NYT takes note of Oregon's wave energy momentum
By Christina Williams
Sustainable Business Oregon editor
Christina Williams is the editor of Sustainable Business Oregon.
The New York Times, which nurtures a not-so-secret crush on Portland's food scene, took note Monday of another of Oregon's features: Its early leadership in the field of wave energy.
Summed up nicely with quotes from Oregon Wave Energy Trust's Jason Busch, the New York Times story by Kirk Johnson points out that the momentum behind wave energy technology in Oregon is growing fast. From Ocean Power Technology's recently licensed Reedsport project — the first commercial wave energy deployment in the U.S. — to the payoff last month of years of effort at Oregon State University's Northwest National Marine Renewable Energy Center to get buoys in the water. The Ocean Sentinel test equipment launched two weeks ago is conducting real-world tests on actual buoys.
The story quotes António Sarmento, a professor at Lisbon Technical University and the director of the Wave Energy Centre in Portugal.

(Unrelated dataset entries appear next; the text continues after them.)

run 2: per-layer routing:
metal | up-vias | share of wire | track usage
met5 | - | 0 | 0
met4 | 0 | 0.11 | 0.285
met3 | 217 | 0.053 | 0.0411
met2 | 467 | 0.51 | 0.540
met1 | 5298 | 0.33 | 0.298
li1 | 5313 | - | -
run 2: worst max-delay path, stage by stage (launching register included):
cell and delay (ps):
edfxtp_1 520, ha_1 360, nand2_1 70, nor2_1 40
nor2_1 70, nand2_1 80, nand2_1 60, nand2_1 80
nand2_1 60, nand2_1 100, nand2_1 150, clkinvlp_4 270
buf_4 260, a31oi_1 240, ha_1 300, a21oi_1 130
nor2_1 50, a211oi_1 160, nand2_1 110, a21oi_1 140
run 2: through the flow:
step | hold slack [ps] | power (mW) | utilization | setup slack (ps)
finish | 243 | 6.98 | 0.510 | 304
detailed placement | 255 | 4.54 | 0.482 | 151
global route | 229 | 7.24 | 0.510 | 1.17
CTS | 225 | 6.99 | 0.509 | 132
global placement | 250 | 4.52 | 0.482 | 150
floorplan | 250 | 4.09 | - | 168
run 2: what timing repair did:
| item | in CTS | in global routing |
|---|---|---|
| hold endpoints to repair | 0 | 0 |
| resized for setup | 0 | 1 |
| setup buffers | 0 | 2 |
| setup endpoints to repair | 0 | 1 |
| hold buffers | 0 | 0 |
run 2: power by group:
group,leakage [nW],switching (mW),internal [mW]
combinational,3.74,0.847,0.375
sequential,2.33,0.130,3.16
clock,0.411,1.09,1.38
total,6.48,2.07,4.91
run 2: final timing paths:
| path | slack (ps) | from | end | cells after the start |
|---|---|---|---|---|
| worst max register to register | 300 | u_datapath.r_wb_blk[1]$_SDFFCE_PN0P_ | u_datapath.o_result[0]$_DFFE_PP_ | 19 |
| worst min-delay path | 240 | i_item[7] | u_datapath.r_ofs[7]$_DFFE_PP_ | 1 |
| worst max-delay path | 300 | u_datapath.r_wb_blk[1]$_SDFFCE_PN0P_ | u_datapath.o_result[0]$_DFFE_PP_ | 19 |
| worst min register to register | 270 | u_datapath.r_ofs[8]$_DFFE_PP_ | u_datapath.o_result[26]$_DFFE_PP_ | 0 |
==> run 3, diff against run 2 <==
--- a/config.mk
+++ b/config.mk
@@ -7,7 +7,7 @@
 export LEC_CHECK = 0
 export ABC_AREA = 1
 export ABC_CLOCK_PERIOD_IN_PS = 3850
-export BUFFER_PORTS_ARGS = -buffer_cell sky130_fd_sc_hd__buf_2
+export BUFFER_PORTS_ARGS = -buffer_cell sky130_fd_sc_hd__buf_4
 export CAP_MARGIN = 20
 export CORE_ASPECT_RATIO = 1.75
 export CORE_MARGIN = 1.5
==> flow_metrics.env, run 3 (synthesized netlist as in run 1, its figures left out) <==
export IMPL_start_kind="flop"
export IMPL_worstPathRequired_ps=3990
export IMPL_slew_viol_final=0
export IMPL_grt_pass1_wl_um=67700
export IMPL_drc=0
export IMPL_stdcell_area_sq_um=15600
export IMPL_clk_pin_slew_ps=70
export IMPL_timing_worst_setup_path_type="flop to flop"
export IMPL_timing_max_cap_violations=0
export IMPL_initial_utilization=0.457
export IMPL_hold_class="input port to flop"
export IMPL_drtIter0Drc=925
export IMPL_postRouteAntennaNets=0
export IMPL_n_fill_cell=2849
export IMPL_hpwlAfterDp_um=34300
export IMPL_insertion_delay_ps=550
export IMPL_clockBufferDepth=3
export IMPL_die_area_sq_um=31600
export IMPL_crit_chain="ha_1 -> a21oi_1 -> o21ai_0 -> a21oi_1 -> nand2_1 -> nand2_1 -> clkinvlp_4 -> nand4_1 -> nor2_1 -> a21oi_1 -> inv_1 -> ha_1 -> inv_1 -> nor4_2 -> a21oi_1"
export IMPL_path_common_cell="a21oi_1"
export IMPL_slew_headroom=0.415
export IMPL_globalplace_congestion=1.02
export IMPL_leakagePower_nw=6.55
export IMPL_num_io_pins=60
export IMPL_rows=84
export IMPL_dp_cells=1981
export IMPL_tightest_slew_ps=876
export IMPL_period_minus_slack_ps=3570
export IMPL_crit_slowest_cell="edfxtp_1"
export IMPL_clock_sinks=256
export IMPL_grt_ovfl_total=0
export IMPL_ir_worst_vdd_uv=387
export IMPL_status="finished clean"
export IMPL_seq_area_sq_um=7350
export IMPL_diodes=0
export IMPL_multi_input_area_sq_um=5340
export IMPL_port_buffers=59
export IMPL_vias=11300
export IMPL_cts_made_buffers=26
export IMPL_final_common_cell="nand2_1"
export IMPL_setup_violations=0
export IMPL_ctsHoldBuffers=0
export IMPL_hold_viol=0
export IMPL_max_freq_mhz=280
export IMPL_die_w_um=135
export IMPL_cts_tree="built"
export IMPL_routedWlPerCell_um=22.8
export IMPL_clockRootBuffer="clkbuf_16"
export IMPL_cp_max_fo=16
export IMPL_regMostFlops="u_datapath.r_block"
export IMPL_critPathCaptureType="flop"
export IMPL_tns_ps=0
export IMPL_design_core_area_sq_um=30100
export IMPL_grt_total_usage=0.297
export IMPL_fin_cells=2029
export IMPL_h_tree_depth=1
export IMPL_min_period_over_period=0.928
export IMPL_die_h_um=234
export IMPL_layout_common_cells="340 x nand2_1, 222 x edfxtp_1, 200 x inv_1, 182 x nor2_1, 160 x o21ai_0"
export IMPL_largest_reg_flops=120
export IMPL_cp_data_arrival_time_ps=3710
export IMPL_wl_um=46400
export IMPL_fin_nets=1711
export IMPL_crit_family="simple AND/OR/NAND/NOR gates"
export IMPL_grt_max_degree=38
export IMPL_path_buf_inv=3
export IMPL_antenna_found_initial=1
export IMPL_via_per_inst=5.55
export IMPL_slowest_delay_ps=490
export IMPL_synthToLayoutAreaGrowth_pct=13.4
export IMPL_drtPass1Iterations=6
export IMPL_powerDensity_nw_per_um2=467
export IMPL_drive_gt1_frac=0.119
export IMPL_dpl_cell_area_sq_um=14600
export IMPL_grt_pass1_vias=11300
===== config.mk =====
export PLATFORM = sky130hd
export DESIGN_NAME = mrd_accum
export DESIGN_NICKNAME = d
export VERILOG_FILES = /design/src/hw/rtl/mrd_pkg.sv /design/src/hw/rtl/mrd_accum.sv
export SDC_FILE = /design/constraint.sdc
export NUM_CORES = 1
export LEC_CHECK = 0
export ABC_AREA = 1
export BUFFER_PORTS_ARGS = -buffer_cell sky130_fd_sc_hd__buf_2
export CAP_MARGIN = 15
export CORE_MARGIN = 2
export CORE_UTILIZATION = 40
export CTS_CLUSTER_DIAMETER = 100
export DETAILED_ROUTE_END_ITERATION = 16
export MAX_ROUTING_LAYER = met4
export PLACE_DENSITY = 0.55
export SLEW_MARGIN = 0
export SYNTH_ARGS = -nofsm -noshare
export SYNTH_HDL_FRONTEND = slang
export SYNTH_SLANG_ARGS = --single-unit
export TNS_END_PERCENT = 30

===== constraint.sdc =====
create_clock -name clk -period 8.7 [get_ports clk]
set_input_delay 1.74 -clock clk [delete_from_list [all_inputs] [get_ports clk]]
set_output_delay 1.74 -clock clk [all_outputs]
set_load 0.02 [all_outputs]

"Wave energy is very expensive to develop, and they need to see that there is a potential worldwide," Sarmento told the New York Times. "In that sense, having the first commercial deployment in the U.S. is very, very positive."

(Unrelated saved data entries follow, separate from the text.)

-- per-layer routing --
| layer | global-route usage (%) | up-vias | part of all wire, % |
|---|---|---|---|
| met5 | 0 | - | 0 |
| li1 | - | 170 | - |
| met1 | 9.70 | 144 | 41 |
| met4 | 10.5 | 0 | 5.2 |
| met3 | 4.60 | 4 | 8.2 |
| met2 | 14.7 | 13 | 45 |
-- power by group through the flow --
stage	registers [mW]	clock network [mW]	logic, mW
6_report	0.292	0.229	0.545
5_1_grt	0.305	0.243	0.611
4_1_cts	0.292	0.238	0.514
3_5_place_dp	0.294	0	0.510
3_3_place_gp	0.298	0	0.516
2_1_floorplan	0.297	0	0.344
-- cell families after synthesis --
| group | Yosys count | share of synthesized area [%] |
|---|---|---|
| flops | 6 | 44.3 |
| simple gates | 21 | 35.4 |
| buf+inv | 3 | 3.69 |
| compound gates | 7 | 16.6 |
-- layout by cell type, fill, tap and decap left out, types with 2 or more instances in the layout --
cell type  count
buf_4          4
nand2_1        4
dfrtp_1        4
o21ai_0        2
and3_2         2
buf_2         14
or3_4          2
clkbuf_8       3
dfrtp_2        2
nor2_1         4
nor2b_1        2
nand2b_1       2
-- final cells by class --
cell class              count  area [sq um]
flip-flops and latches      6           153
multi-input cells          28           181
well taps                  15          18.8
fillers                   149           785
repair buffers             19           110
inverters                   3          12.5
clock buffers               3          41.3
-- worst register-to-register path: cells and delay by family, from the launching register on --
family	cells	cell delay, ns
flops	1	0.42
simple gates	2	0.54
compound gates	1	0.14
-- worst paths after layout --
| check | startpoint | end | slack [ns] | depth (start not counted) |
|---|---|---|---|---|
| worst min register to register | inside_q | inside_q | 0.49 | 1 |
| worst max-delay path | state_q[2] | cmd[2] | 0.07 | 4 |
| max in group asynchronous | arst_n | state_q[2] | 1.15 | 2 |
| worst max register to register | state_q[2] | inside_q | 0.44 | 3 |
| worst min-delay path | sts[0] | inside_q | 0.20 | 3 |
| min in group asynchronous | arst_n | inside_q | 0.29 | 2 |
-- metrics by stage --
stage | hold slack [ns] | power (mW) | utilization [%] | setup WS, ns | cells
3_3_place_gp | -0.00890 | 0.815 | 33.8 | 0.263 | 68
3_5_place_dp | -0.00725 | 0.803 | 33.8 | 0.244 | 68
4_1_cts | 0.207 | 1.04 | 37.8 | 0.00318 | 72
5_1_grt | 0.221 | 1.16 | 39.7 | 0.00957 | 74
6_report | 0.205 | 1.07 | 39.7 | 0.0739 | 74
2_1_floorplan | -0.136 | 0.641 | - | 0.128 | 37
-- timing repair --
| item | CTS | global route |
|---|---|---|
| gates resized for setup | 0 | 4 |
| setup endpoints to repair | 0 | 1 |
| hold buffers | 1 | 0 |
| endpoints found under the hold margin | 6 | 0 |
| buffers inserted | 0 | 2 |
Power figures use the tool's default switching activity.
File: src/hw/rtl/ccrl_pkg.sv
// Shared types and constants for the chance-constrained region locator.
// No dependencies; every other file of the block imports this package.
package ccrl_pkg;

	// Table geometry: regions and half-space rows per region.
	localparam int MAX_REGIONS     = 8;
	localparam int ROWS_PER_REGION = 6;

	localparam int COEF_W     = 16;
	localparam int OFF_W      = 32;
	localparam int POS_W      = 32;
	localparam int VAR_W      = 32;
	localparam int MS_W       = 16;
	localparam int RC_W       = 4;
	localparam int ID_W       = 4;
	localparam int ADDR_W     = 6;
	localparam int CFG_IDX_W  = 4;
	localparam int CFG_DATA_W = 16;
	localparam int K2_W       = 2 * MS_W;
	// Slack value offset*2^12 - a.x fits in 48 bits plus sign.
	localparam int D_W        = 51;

	localparam logic [CFG_IDX_W-1:0] CFG_MARGIN_SCALE = 4'd0;
	localparam logic [CFG_IDX_W-1:0] CFG_REGION_COUNT = 4'd1;

	localparam logic [MS_W-1:0] MARGIN_RESET = 16'd4096;
	localparam logic [RC_W-1:0] COUNT_RESET  = 4'd0;

	localparam logic CMD_LOAD   = 1'b0;
	localparam logic CMD_LOCATE = 1'b1;

	// One stored half-space row.
	typedef struct packed {
		logic signed [COEF_W-1:0] coef_x;
		logic signed [COEF_W-1:0] coef_y;
		logic signed [COEF_W-1:0] coef_z;
		logic signed [OFF_W-1:0]  row_offset;
	} row_t;

	// Bookkeeping that travels with a row through the evaluation pipeline.
	typedef struct packed {
		logic valid;
		logic first;
		logic last;
	} row_tag_t;

	// Verdict leaving the pipeline, plus a busy flag for the sequencer.
	typedef struct packed {
		logic valid;
		logic first;
		logic last;
		logic pass;
		logic busy;
	} pipe_out_t;

endpackage

File: src/hw/rtl/ccrl_table.sv
// Half-space row store: one synchronous memory, one write and one read port.
// Read data is registered. Uses ccrl_pkg::row_t.
module ccrl_table #(
	parameter int DEPTH = 48,
	parameter int AW    = 6
) (
	input  logic               clk,
	input  logic               wr_en,
	input  logic [AW-1:0]      wr_addr,
	input  ccrl_pkg::row_t     wr_data,
	input  logic               rd_en,
	input  logic [AW-1:0]      rd_addr,
	output ccrl_pkg::row_t     rd_data
);
	import ccrl_pkg::*;

	row_t mem [DEPTH];
	row_t rd_data_q;

	always_ff @(posedge clk) begin
		if (wr_en) begin
			mem[wr_addr] <= wr_data;
		end
	end

	always_ff @(posedge clk) begin
		if (rd_en) begin
			rd_data_q <= mem[rd_addr];
		end
	end

	assign rd_data = rd_data_q;

endmodule

File: config.mk
export PLATFORM = sky130hd
export DESIGN_NAME = ccrl_table
export DESIGN_NICKNAME = d
export VERILOG_FILES = /design/src/hw/rtl/ccrl_pkg.sv /design/src/hw/rtl/ccrl_table.sv
export SDC_FILE = /design/constraint.sdc
export NUM_CORES = 2
export LEC_CHECK = 0
export BUFFER_PORTS_ARGS = -buffer_cell sky130_fd_sc_hd__buf_2
export CELL_PAD_IN_SITES_DETAIL_PLACEMENT = 1
export CELL_PAD_IN_SITES_GLOBAL_PLACEMENT = 2
export CORE_UTILIZATION = 55
export CTS_CLUSTER_SIZE = 10
export DETAILED_ROUTE_END_ITERATION = 10
export PLACE_DENSITY = 0.9
export SLEW_MARGIN = 20
export SYNTH_ARGS = -nofsm -noshare
export SYNTH_HDL_FRONTEND = slang
export SYNTH_SLANG_ARGS = --single-unit
File: constraint.sdc
create_clock -name clk -period 20.7 [get_ports clk]
set_input_delay 2.07 -clock clk [delete_from_list [all_inputs] [get_ports clk]]
set_output_delay 2.07 -clock clk [all_outputs]
set_load 0.05 [all_outputs]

The story also covers the topic explored recently by the Portland Business Journal's Andy Giegerich, the effort to map Oregon's coastline and determine ideal spots for wave energy use and identify which areas should be protected from such development.

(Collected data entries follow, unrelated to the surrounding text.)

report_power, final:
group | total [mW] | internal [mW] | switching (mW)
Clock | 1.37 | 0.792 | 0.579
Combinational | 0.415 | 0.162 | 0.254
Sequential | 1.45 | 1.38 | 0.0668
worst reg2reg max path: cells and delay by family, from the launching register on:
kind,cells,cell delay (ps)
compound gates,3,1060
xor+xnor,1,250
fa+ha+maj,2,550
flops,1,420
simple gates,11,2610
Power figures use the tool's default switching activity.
==> src/rtl/bit_slice_field_reader_assert.svh <==
`ifndef BIT_SLICE_FIELD_READER_ASSERT_SVH
`define BIT_SLICE_FIELD_READER_ASSERT_SVH

// same-cycle implication, sampled on clk, off during rst
`define BSFR_ASSERT_IMPL(label, ante, cons) \
  label: assert property (@(posedge clk) disable iff (rst) (ante) |-> (cons)) \
    else $error("bsfr assertion failed");

// next-cycle implication, sampled on clk, off during rst
`define BSFR_ASSERT_NEXT(label, ante, cons) \
  label: assert property (@(posedge clk) disable iff (rst) (ante) |=> (cons)) \
    else $error("bsfr assertion failed");

`endif

==> src/rtl/bsfr_pkg.sv <==
package bsfr_pkg;

  localparam int BUFFER_BYTES_DEF = 128;
  localparam int FIELD_MAX_BITS   = 64;
  localparam int SIZE_VALUE_BITS  = 16;
  localparam int BYTE_BITS        = 8;
  localparam int POS_W            = 11;
  localparam int ACC_W            = FIELD_MAX_BITS + BYTE_BITS;

  localparam logic [2:0] MODE_LOAD       = 3'd0;
  localparam logic [2:0] MODE_SLICE      = 3'd1;
  localparam logic [2:0] MODE_PEEK       = 3'd2;
  localparam logic [2:0] MODE_TAKE       = 3'd3;
  localparam logic [2:0] MODE_TAKE_SIZED = 3'd4;
  localparam logic [2:0] MODE_SKIP       = 3'd5;
  localparam logic [2:0] MODE_TRUNC      = 3'd6;

  localparam logic [1:0] ERR_NONE      = 2'd0;
  localparam logic [1:0] ERR_UNDERFLOW = 2'd1;
  localparam logic [1:0] ERR_SLICE     = 2'd2;

  typedef struct packed {
    logic       clear;
    logic       shift;
    logic       first;
    logic [2:0] lead;
    logic [2:0] tail;
  } sh_ctrl_t;

  function automatic logic [4:0] bit_length16(input logic [SIZE_VALUE_BITS-1:0] v);
    logic [4:0] n;
    n = 5'd0;
    for (int i = 0; i < SIZE_VALUE_BITS; i++) begin
      if (v[i]) begin
        n = 5'(i + 1);
      end
    end
    return n;
  endfunction

endpackage

==> src/rtl/bsfr_ram.sv <==
module bsfr_ram #(
  parameter int WIDTH = 8,
  parameter int DEPTH = 128
) (
  input  logic                     clk,
  input  logic                     we,
  input  logic [$clog2(DEPTH)-1:0] waddr,
  input  logic [WIDTH-1:0]         wdata,
  input  logic                     re,
  input  logic [$clog2(DEPTH)-1:0] raddr,
  output logic [WIDTH-1:0]         rdata
);

  logic [WIDTH-1:0] mem [DEPTH];

  always_ff @(posedge clk) begin
    if (we) begin
      mem[waddr] <= wdata;
    end
    if (re) begin
      rdata <= mem[raddr];
    end
  end

endmodule

==> src/rtl/bsfr_shifter.sv <==
module bsfr_shifter (
  input  logic              clk,
  input  bsfr_pkg::sh_ctrl_t ctrl,
  input  logic [7:0]        din,
  output logic [63:0]       value
);

  import bsfr_pkg::*;

  logic [ACC_W-1:0] acc;
  logic [ACC_W-1:0] aligned;
  logic [7:0]       din_masked;

  // drop the bits ahead of the field in its first byte
  assign din_masked = ctrl.first ? (din & (8'hFF >> ctrl.lead)) : din;

  always_ff @(posedge clk) begin
    if (ctrl.clear) begin
      acc <= '0;
    end else if (ctrl.shift) begin
      acc <= {acc[ACC_W-BYTE_BITS-1:0], din_masked};
    end
  end

  // drop the bits past the field in its last byte
  assign aligned = acc >> ctrl.tail;
  assign value   = aligned[FIELD_MAX_BITS-1:0];

endmodule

There are many competing interests in the marine mapping fray — from fishermen to environmental groups to renewable energy advocates — but coming to an agreement to allow Oregon's early groundwork in wave energy to come to fruition is crucial.
It's a fantastic chance for Oregon's coastline to become known for something in addition to world-class scenery and proximity to Portland's food carts: world-leading renewable energy leadership.